El microbioma es la comunidad de organismos (por ejemplo, bacterias, hongos y otros) que existen en un entorno determinado1, mientras que el microbioma humano es la comunidad de microorganismos -específicamente, sus genes- presentes en el interior y en la superficie del cuerpo humano2,3. El estudio del microbioma ha avanzado significativamente gracias a la secuenciación de nueva generación y otras técnicas ómicas que están ganando popularidad en los estudios del microbioma.
Este campo se ha ampliado rápidamente en las últimas décadas, revelando no sólo la enorme diversidad de la vida microbiana, sino también su profundo impacto en la dinámica de los ecosistemas, la salud humana y los procesos de enfermedad. En los seres humanos, el microbioma es esencial para la digestión4, la síntesis de vitaminas5 y la regulación inmunitaria6, y los desequilibrios del microbioma (es decir, la disbiosis) se han relacionado con numerosas enfermedades8-10. En el medio ambiente, los microbiomas desempeñan un papel crucial en la salud humana. En el medio ambiente, los microbiomas desempeñan un papel crucial en el ciclo de los nutrientes11, la salud de las plantas12 y la degradación de la contaminación13, contribuyendo a la gestión y conservación de los ecosistemas14,15.
Hemos aprendido a aprovechar estas comunidades microbianas para fabricar mejores fertilizantes para las plantas16, biocombustibles y bioplásticos ecológicos17,18, productos terapéuticos basados en microbios19-21 y otras innovaciones, lo que demuestra su papel integral tanto en los procesos naturales como en las tecnologías impulsadas por el hombre.
¿Cómo se estudia el microbioma?
Los análisis del microbioma hacen uso de varias tecnologías sofisticadas que permiten a los científicos examinar la composición, la función y la dinámica de la comunidad microbiana proporcionando información sobre el material genético (ADN y ARN), las proteínas y los metabolitos que caracterizan a un microbioma determinado.

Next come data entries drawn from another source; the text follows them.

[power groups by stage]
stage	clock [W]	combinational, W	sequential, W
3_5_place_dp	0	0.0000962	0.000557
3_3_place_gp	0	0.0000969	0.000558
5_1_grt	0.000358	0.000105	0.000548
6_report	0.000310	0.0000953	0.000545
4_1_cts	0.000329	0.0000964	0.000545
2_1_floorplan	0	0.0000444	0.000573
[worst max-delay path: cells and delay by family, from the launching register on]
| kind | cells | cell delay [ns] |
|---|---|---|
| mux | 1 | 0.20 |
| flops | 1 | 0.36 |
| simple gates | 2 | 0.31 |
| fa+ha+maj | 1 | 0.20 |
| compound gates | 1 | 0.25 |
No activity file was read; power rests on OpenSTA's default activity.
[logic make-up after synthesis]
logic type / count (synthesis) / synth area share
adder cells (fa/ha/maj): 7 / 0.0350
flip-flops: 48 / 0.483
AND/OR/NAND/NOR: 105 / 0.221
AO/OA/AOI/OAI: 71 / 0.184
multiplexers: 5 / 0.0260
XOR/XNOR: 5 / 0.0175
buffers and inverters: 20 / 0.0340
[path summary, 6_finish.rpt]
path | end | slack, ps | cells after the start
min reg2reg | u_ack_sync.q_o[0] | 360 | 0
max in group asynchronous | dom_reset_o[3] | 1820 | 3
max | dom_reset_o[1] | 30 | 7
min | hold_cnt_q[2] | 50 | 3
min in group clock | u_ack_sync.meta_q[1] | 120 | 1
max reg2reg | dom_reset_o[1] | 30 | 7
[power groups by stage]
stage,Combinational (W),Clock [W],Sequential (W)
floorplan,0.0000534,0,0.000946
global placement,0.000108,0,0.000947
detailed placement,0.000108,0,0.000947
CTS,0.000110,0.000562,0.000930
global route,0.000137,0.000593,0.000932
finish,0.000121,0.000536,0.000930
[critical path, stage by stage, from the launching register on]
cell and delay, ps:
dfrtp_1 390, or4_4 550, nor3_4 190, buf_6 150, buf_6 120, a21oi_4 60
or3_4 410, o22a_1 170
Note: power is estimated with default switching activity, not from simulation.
<file path="config.mk">
export PLATFORM = sky130hd
export DESIGN_NAME = dff_reg_arbiter_flat
export DESIGN_NICKNAME = d
export VERILOG_FILES = /design/src/rtl/dff_reg_arbiter_if.sv /design/src/rtl/dff_reg_arbiter.sv /design/src/flat_wrapper.sv
export SDC_FILE = /design/constraint.sdc
export NUM_CORES = 1
export LEC_CHECK = 0
export BUFFER_PORTS_ARGS = -buffer_cell sky130_fd_sc_hd__buf_2
export CORE_UTILIZATION = 35
export CTS_CLUSTER_DIAMETER = 200
export DETAILED_ROUTE_END_ITERATION = 10
export GPL_TIMING_DRIVEN = 0
export PLACE_DENSITY = 0.67
export SETUP_SLACK_MARGIN = 0.1
export SYNTH_ARGS = -nofsm -noshare
export SYNTH_HDL_FRONTEND = slang
export SYNTH_SLANG_ARGS = --single-unit
</file>
<file path="constraint.sdc">
create_clock -name clk -period 2.55 [get_ports clk]
set_clock_uncertainty 0.15 [all_clocks]
set_input_delay 0.1275 -clock clk [delete_from_list [all_inputs] [get_ports clk]]
set_output_delay 0.1275 -clock clk [all_outputs]
set_load 0.01 [all_outputs]
</file>
`src/rtl/mips_run_controller_pkg.sv`:
```
// Shared state codes, halt-mode codes and helpers for the MIPS run controller.
package mips_run_controller_pkg;

    typedef enum logic [2:0] {
        ST_RST_HOLD = 3'd0,
        ST_RUN      = 3'd1,
        ST_SETTLE   = 3'd2,
        ST_DUMP     = 3'd3,
        ST_DONE     = 3'd4
    } run_state_t;

    localparam int HALT_END_PC    = 0;
    localparam int HALT_SELF_LOOP = 1;
    localparam int HALT_EITHER    = 2;

    function automatic logic [31:0] sat_inc(input logic [31:0] v);
        return (v == '1) ? v : v + 32'd1;
    endfunction

endpackage

```
`src/rtl/mips_halt_detector.sv`:
```
// Halt detection for the run controller: end-PC match and/or PC self-loop.
module mips_halt_detector
    import mips_run_controller_pkg::*;
#(
    parameter int              PC_W      = 32,
    parameter int              HALT_MODE = HALT_END_PC,
    parameter logic [PC_W-1:0] END_PC    = 'h9C
) (
    input  logic            clk,
    input  logic            reset,
    input  logic            run,
    input  logic [PC_W-1:0] pc,
    output logic            halt
);

    localparam bit USE_END  = (HALT_MODE != HALT_SELF_LOOP);
    localparam bit USE_LOOP = (HALT_MODE != HALT_END_PC);

    logic [PC_W-1:0] prev_pc;
    logic            armed;
    logic            end_hit;
    logic            loop_hit;

    // armed only after one RUN cycle so the post-reset PC of 0 cannot match itself
    always_ff @(posedge clk) begin
        if (reset) begin
            prev_pc <= '0;
            armed   <= 1'b0;
        end else if (run) begin
            prev_pc <= pc;
            armed   <= 1'b1;
        end
    end

    assign end_hit  = (pc == END_PC);
    assign loop_hit = armed && (pc == prev_pc);
    assign halt     = run && ((USE_END && end_hit) || (USE_LOOP && loop_hit));

endmodule

```
`src/rtl/mips_run_controller.sv`:
```
// Run/halt/dump sequencer for single_cycle_mips: holds the CPU in reset,
// runs it to a halt or timeout, then streams a data-memory window out.
module mips_run_controller
    import mips_run_controller_pkg::*;
#(
    parameter int              PC_W         = 32,
    parameter int              DATA_W       = 32,
    parameter int              DADDR_W      = 10,
    parameter int              RESET_CYCLES = 3,
    parameter int              HALT_MODE    = HALT_END_PC,
    parameter logic [PC_W-1:0] END_PC       = 'h9C,
    parameter int unsigned     MAX_CYCLES   = 100000,
    parameter int              DUMP_BASE    = 50,
    parameter int              DUMP_COUNT   = 21
) (
    input  logic               clk,
    input  logic               reset,
    input  logic [PC_W-1:0]    pc,
    output logic               cpu_reset,
    output logic               cpu_run_en,
    output logic [DADDR_W-1:0] dmem_addr,
    input  logic [DATA_W-1:0]  dmem_rdata,
    output logic [DATA_W-1:0]  dump_data,
    output logic [DADDR_W-1:0] dump_index,
    output logic               dump_valid,
    input  logic               dump_ready,
    output logic               done,
    output logic               timed_out,
    output logic [31:0]        run_cycles
);

    localparam logic [31:0] HOLD_LAST = 32'(RESET_CYCLES - 1);
    localparam logic [31:0] RUN_LAST  = 32'(MAX_CYCLES - 1);

    localparam logic [DADDR_W-1:0] BASE_ADDR =
        DADDR_W'(DUMP_BASE);
    localparam logic [DADDR_W-1:0] LAST_ADDR =
        DADDR_W'(DUMP_BASE + DUMP_COUNT - 1);

    if (DUMP_BASE < 0 || DUMP_COUNT < 0 ||
        DUMP_BASE + DUMP_COUNT > (1 << DADDR_W)) begin : g_bad_window
        $error("mips_run_controller: dump window outside data memory");
    end
    if (RESET_CYCLES < 1) begin : g_bad_reset
        $error("mips_run_controller: RESET_CYCLES must be >= 1");
    end
    if (MAX_CYCLES < 1) begin : g_bad_max
        $error("mips_run_controller: MAX_CYCLES must be >= 1");
    end
    if (HALT_MODE < HALT_END_PC || HALT_MODE > HALT_EITHER) begin : g_bad_mode
        $error("mips_run_controller: HALT_MODE must be 0, 1 or 2");
    end

    run_state_t  state;
    logic [31:0] rst_cnt;
    logic        in_run;
    logic        halt;

    assign in_run = (state == ST_RUN);

    mips_halt_detector #(
        .PC_W      (PC_W),
        .HALT_MODE (HALT_MODE),
        .END_PC    (END_PC)
    ) u_halt (
        .clk   (clk),
        .reset (reset),
        .run   (in_run),
        .pc    (pc),
        .halt  (halt)
    );

    always_ff @(posedge clk) begin
        if (reset) begin
            state      <= ST_RST_HOLD;
            rst_cnt    <= '0;
            cpu_reset  <= 1'b1;
            cpu_run_en <= 1'b0;
            dmem_addr  <= BASE_ADDR;
            dump_valid <= 1'b0;
            done       <= 1'b0;
            timed_out  <= 1'b0;
            run_cycles <= '0;
        end else begin
            unique case (state)
                ST_RST_HOLD: begin
                    if (rst_cnt == HOLD_LAST) begin
                        state      <= ST_RUN;
                        cpu_reset  <= 1'b0;
                        cpu_run_en <= 1'b1;
                    end else begin
                        rst_cnt <= rst_cnt + 32'd1;
                    end
                end
                ST_RUN: begin
                    run_cycles <= sat_inc(run_cycles);
                    // a PC halt seen on the budget's last cycle is not a timeout
                    if (halt || run_cycles == RUN_LAST) begin
                        state      <= ST_SETTLE;
                        cpu_run_en <= 1'b0;
                        timed_out  <= ~halt;
                    end
                end
                ST_SETTLE: begin
                    dmem_addr <= BASE_ADDR;
                    if (DUMP_COUNT == 0) begin
                        state <= ST_DONE;
                        done  <= 1'b1;
                    end else begin
                        state      <= ST_DUMP;
                        dump_valid <= 1'b1;
                    end
                end
                ST_DUMP: begin
                    if (dump_ready) begin
                        if (dmem_addr == LAST_ADDR) begin
                            state      <= ST_DONE;
                            dump_valid <= 1'b0;
                            done       <= 1'b1;
                        end else begin
                            dmem_addr <= dmem_addr + 1'b1;
                        end
                    end
                end
                ST_DONE: begin
                    done <= 1'b1;
                end
                default: begin
                    state <= ST_RST_HOLD;
                end
            endcase
        end
    end

    // address is frozen while a beat is pending, so the read data holds too
    assign dump_data  = dmem_rdata;
    assign dump_index = dmem_addr;

endmodule

```
`config.mk`:
```
export PLATFORM = sky130hd
export DESIGN_NAME = mips_run_controller
export DESIGN_NICKNAME = d
export VERILOG_FILES = /design/src/rtl/mips_run_controller_pkg.sv /design/src/rtl/mips_halt_detector.sv /design/src/rtl/mips_run_controller.sv
export SDC_FILE = /design/constraint.sdc
export NUM_CORES = 1
export LEC_CHECK = 0
export ABC_AREA = 1
export BUFFER_PORTS_ARGS = -buffer_cell sky130_fd_sc_hd__buf_4
export CAP_MARGIN = 20
export CELL_PAD_IN_SITES_DETAIL_PLACEMENT = 0
export CELL_PAD_IN_SITES_GLOBAL_PLACEMENT = 1
export CORE_UTILIZATION = 39
export DETAILED_ROUTE_END_ITERATION = 12
export HOLD_SLACK_MARGIN = 0.1
export PLACE_DENSITY = 0.84
export SETUP_SLACK_MARGIN = 0.4
export SLEW_MARGIN = 25
export SYNTH_ARGS = -nofsm -noshare
export SYNTH_HDL_FRONTEND = slang
export SYNTH_HIERARCHICAL = 1
export SYNTH_SLANG_ARGS = --single-unit
```
`constraint.sdc`:
```
create_clock -name clk -period 3.4 [get_ports clk]
set_clock_uncertainty 0.15 [all_clocks]
set_input_delay 0 -clock clk [delete_from_list [all_inputs] [get_ports clk]]
set_output_delay 0 -clock clk [all_outputs]
set_load 0.05 [all_outputs]
```
Word level (Yosys, flattened, before mapping)
Cells that the tools add are included.
{"block": "word_totals", "register_bits": 82, "input_bits": 67, "output_inout_bits": 89, "wordCells": 62}
{"block": "op_classes", "n_addsub": 3, "n_eq_ne": 14, "muxes": 17, "n_bitwise": 4, "n_reduce_logical": 15}
{"cell": "adder 32 x 1 -> 32 bit (second input constant)", "n": 2}
{"cell": "equality test 32 x 17 -> 1 bit (second input constant)", "n": 1}
{"cell": "equality test 32 x 2 -> 1 bit (second input constant)", "n": 1}
{"cell": "equality test 32 bit (second input constant)", "n": 1}
{"cell": "equality test 32 x 8 -> 1 bit (second input constant)", "n": 1}
{"cell": "two-way mux 10 bit", "n": 2}
{"cell": "one-hot mux 10 bit (2 select lines)", "n": 1}
{"cell": "one-hot mux 3 bit (5 select lines)", "n": 1}
{"cell": "two-way mux 3 bit", "n": 4}
{"cell": "AND reduction 3 bit", "n": 4}
{"cell": "adder 10 x 1 -> 10 bit (second input constant)", "n": 1}
{"cell": "equality test 10 x 7 -> 1 bit (second input constant)", "n": 1}
{"cell": "inequality test 2 bit (second input constant)", "n": 5}
{"cell": "AND reduction 2 bit", "n": 4}
{"cell": "equality test 3 x 2 -> 1 bit (second input constant)", "n": 2}
{"cell": "two-way mux 1 bit", "n": 6}
{"cell": "one-hot mux 1 bit (2 select lines)", "n": 3}
{"cell": "nonzero test 2 bit", "n": 3}
{"cell": "AND reduction 5 bit", "n": 1}
{"cell": "inverter 1 bit", "n": 4}
{"cell": "equality test 3 x 1 -> 1 bit (second input constant)", "n": 1}
{"cell": "equality test 3 bit (second input constant)", "n": 1}
{"cell": "zero test 3 bit", "n": 1}
{"cell": "logical AND 1 bit", "n": 1}
{"cell": "logical OR 1 bit", "n": 1}

Depth between registers and ports, before layout
{"block": "depth", "word_depth": 5, "ltp_mapped": 12}

By module
The synthesis kept the hierarchy.
{"mod": "mips_run_controller", "n_inst": 1, "cells_per_inst": 904, "area_each_um2": 5472.7, "seq_area_each_um2": 1641.6}
{"mod": "mips_halt_detector", "n_inst": 1, "cells_per_inst": 31, "area_each_um2": 127.6, "seq_area_each_um2": 0.0}

Least setup slack after synthesis
Ideal clock, no wire load.
{"block": "synth_timing", "kind": "reg2reg", "startpoint": "register run_cycles[1]", "endpoint": "register run_cycles[23]", "setup_ps": 132, "arrival_ps": 1882, "t_required_ps": 3118, "setup_slack_ps": 1235, "path_stages_with_launch": 10, "period_less_slack_ps": 2165, "cell_sequence": "dfxtp_1 ha_1 inv_1 nor2_2 nand2_4 nor3_4 a21oi_1 clkbuf_1 nand2_1 a21oi_1"}
{"block": "synth_via", "elab_chain_len": 3, "word_cells_on_any_way": 4}
{"element": "from (decl)", "line": "mips_run_controller.sv:29", "text": "output logic [31:0] run_cycles"}
{"element": "from (signal assigned)", "line": "mips_run_controller.sv:96", "text": "run_cycles <= sat_inc(run_cycles);"}
{"element": "branches (longest 3 deep; another with adder 32 x 1 -> 32 bit)"}
Parallel ways; which one is timed is not known.
A chain may end at the register's enable or synchronous reset.

Final worst setup path
{"block": "layout_timing", "startpoint": "register rst_cnt[0]", "endpoint": "register rst_cnt[8]"}
{"block": "layout_via", "elab_chain_len": 3, "word_cells_on_any_way": 4}
{"element": "from (decl)", "line": "mips_run_controller.sv:55", "text": "logic [31:0] rst_cnt;"}
{"element": "from (signal assigned)", "line": "mips_run_controller.sv:92", "text": "rst_cnt <= rst_cnt + 32'd1;"}
{"element": "branches (longest 3 deep; another with adder 32 x 1 -> 32 bit)"}
Parallel ways; which one is timed is not known.

==> impl_metrics.tcl <==
set metrics [dict create \
    status "completed" \
    critPathSlowestCell "o21ai_2" \
    grt_max_degree 54 \
    ir_drop_uv 335 \
    multi_input_area_um2 3200 \
    worst_setup_path_end_kind "register" \
    root_buffer "clkbuf_16" \
    slew_headroom 0.488 \
    path_delay_family "compound AO/OA/AOI/OAI gates" \
    required_ns 3.49 \
    synth_xor_area_frac 0.0344 \
    regArea_um2 1640 \
    yosys.area_share.simple 0.440 \
    hold_viol_final 0 \
    worstHoldPathType "input port to register" \
    rows 43 \
    clock.fmax_mhz 427 \
    clk_pin_slew_worst_paths_ns 0.06 \
    portBuffers 91 \
    h-tree-depth 3 \
    async_reset_ff_frac 0 \
    fin_tns_setup_ns 0 \
    die_x_um 122 \
    fin_cells 1198 \
    crit_type "register to register" \
    cts_sinks 82 \
    p_per_area_nw_per_um2 447 \
    grt_overflow_total 0 \
    tightest_slew_ns 0.767 \
    synth_top_family_by_area "simple AND/OR/NAND/NOR gates" \
    cpPeakStageDelay_ns 0.60 \
    wl_mm 15.1 \
    nFillCells 1517 \
    antenna_found_initial 0 \
    placedCellCount 1146 \
    viasPerCell 4.74 \
    grt_pass1_wl_mm 25.5 \
    layout-drive-gt1-share 0.130 \
    die_h_um 122 \
    r2r_start "rst_cnt[0]" \
    hold_start "pc[25]" \
    worstHoldEndpoint "timed_out" \
    area_growth_pct 20.2 \
    syn_area_um2 5600 \
    fin_crit_sh 0.688 \
    fin_nets 1085 \
    p_leak_nw 2.74 \
    initial_core_util 0.402 \
    ant_nets 0 \
    fin_total_pwr_mw 3.01 \
    clk_latency_ns 0.35 \
    cp_num_buf_inv 2 \
    ys_ff_latch 82 \
    min_delay_path_depth 8 \
    core-area_um2 13900 \
    layout_commonest_cell "nand2_1" \
    gp_congestion 0.891 \
    rr_worst_depth 10 \
    ys_seq_area_frac 0.293 \
    drt_pass1_iterations 4 \
    syn_area_per_cell_um2 5.99 \
    antenna_cells 0 \
    post_synth_fa_ha_maj_area_fraction 0.0112 \
    drc 0 \
    ys_warn_count 6 \
    cts_tree "done" \
    wire_per_inst_um 12.6 \
    setup_viol 0 \
    synth_compound_area_frac 0.0860 \
    mostFrequentLayoutCells "320 x nand2_1, 147 x nor2_1, 93 x buf_4" \
    netlist_instances 935 \
    r2r_end "rst_cnt[8]" \
    cp.arrival_ns 2.43 \
    cp_max_fo 17 \
    synth_fp_nets 1007 \
    slew_violations 0 \
    ios 156 \
    place_area_um2 6100 \
    grt_usage 0.216 \
    startpoint_type "register" \
    postCtsResizedCells 0 \
    design_area_um2 6730 \
    synth.area.mux_share 0 \
    first_global_vias 5301 \
    clock_path_buffers 2 \
    final_util 0.483 \
    ys_types 36 \
    dr_total_vias 5674 \
    fin_crit_ns 2.34 \
    ys.flop_type "dfxtp_1" \
    synth_edf_count 0 \
    dpl.hpwl_mm 11.4 \
    crit_chain "inv_1 > ha_1 > nand3_1 > nor2_1 > nand2_1 > o21ai_2 > buf_4 > o21ai_0 > nand2_1 > nor2_1" \
    max_cap_violations 0 \
    rrSetupSlack_ns 1.06 \
    cts_made_buffers 9 \
    rsz0062_at_grt "false" \
    first_iter_violations 313 \
    die_area_um2 14800 \
]
## metrics by stage
step	setup WS, ns	hold slack [ns]
floorplan	1.24	0.0171
global placement	1.13	-0.150
detailed placement	1.06	-0.150
CTS	1.05	0.101
global route	0.851	0.176
finish	1.06	0.0921
## power breakdown
part           switching (mW)  leakage (nW)  total [mW]  internal (mW)
Sequential             0.0580         0.662        1.07           1.02
Combinational           0.757          1.94        1.02          0.260
Clock                   0.404         0.137       0.919          0.515
## tightest hold or removal path, cell delays in order
cell     delay, ns
buf_4         0.07
nor2_1        0.03
nand2_1       0.04
nor2_1        0.03
nand2_1       0.04
nor2_1        0.07
a21oi_1       0.15
o21a_1        0.12
## flip-flops by register name, indices dropped and copies added (netlist names)
name and count:
rst_cnt 32, run_cycles 32, dmem_addr 10, state 3
cpu_reset 1, cpu_run_en 1, done 1, dump_valid 1
timed_out 1
## kinds of logic after synthesis
kind of cell / after synthesis
AND/OR/NAND/NOR: 582
buffers and inverters: 151
AO/OA/AOI/OAI: 93
flip-flops: 82
XOR/XNOR: 22
adder cells (fa/ha/maj): 5
## worst max path at each step
stage	from	endpoint	cells after the start
after CTS	rst_cnt[0]	rst_cnt[8]	10
after global placement	rst_cnt[0]	rst_cnt[8]	10
final	rst_cnt[0]	rst_cnt[8]	10
after global routing	rst_cnt[0]	rst_cnt[16]	11
after floorplan	run_cycles[1]	run_cycles[23]	9
after detailed placement	rst_cnt[0]	rst_cnt[8]	10
## cells in the mapped netlist (2+ instances only)
cell      instances  area (um^2)
nand2_1         320         1200
nor2_1          147          552
inv_1            88          330
dfxtp_1          82         1640
a21oi_1          63          315
buf_4            43          323
nand3_1          32          160
nor3_1           31          155
xor2_1           21          184
o21ai_0          19         95.1
nand4_1          14         87.6
nand3b_1          9         67.6
clkbuf_1          8         30.0
nor2_2            8         50.1
buf_2             7         35.0
ha_1              5         62.6
o21ai_1           5         25.0
nand2_2           4         25.0
buf_6             3         33.8
nor3_2            3         30.0
nor4_1            3         18.8
and3_1            2         12.5
nand2_4           2         22.5
nor2_4            2         22.5
nor3_4            2         32.5
o211ai_1          2         15.0
## what timing repair did
item                                    4_1_cts  5_1_grt
endpoints found under the setup margin        0        0
hold buffers                                 36        0
hold endpoints to repair                     84        0
setup buffers                                 0        0
## layout make-up
type                    instances  area share
clock inverters                 4     0.00409
inverters                      89      0.0496
multi-input cells             702       0.475
clock buffers                  12      0.0366
flip-flops and latches         82       0.244
well taps                     180      0.0335
repair buffers                129       0.157
## layer usage
layer | GRT usage | vias to the layer above | share of wire
met1 | 0.278 | 2474 | 0.47
li1 | - | 3056 | -
met3 | 0.0473 | 17 | 0.040
met5 | 0 | - | 0
met2 | 0.362 | 127 | 0.47
met4 | 0.0610 | 0 | 0.014
Note: power is estimated with default switching activity, not from simulation.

Secuenciación de nueva generación
El estudio de las comunidades de microorganismos en general fue posible gracias a la secuenciación de nueva generación, que podía capturar el ADN de un organismo independientemente de si estaba vivo o muerto. Esto fue muy importante, ya que cuando la investigación del microbioma comenzó en serio hace más de una década, muchas especies no podían cultivarse en el laboratorio. Hay dos enfoques principales para secuenciar microbiomas; ambos se realizan normalmente utilizando la plataforma de secuenciación Illumina (aunque hay ejemplos de estudios de microbiomas que utilizan otras plataformas, como la Ion Torrent).
Secuenciación de genes marcadores
La secuenciación de genes marcadores22-24 fue un enfoque común en los primeros días de la investigación del microbioma que amplificaba por PCR y secuenciaba regiones genómicas conservadas para clasificar taxonómicamente las bacterias (gen 16S rRNA), eucariotas (gen 18S rRNA) u hongos (ITS) presentes en las muestras (así como su abundancia relativa entre sí). Este enfoque es cada vez menos habitual gracias a la disminución de los costes de secuenciación, que permite a un mayor número de investigadores utilizar la secuenciación de escopeta de genoma completo de los metagenomas (véase más adelante), extrayendo más información por, en muchos casos, el mismo precio.
Secuenciación metagenómica de escopeta de genoma completo
La secuenciación metagenómica de escopeta de genoma completo25, al capturar genomas completos en lugar de sólo porciones de una región altamente conservada del genoma, proporciona una visión más completa de la comunidad microbiana. Este método puede captar información sobre las bacterias, virus y eucariotas de una muestra y, cuando la secuenciación es lo suficientemente profunda, puede incluso revelar información sobre genes de resistencia a antibióticos, cepas específicas y otros datos de interés.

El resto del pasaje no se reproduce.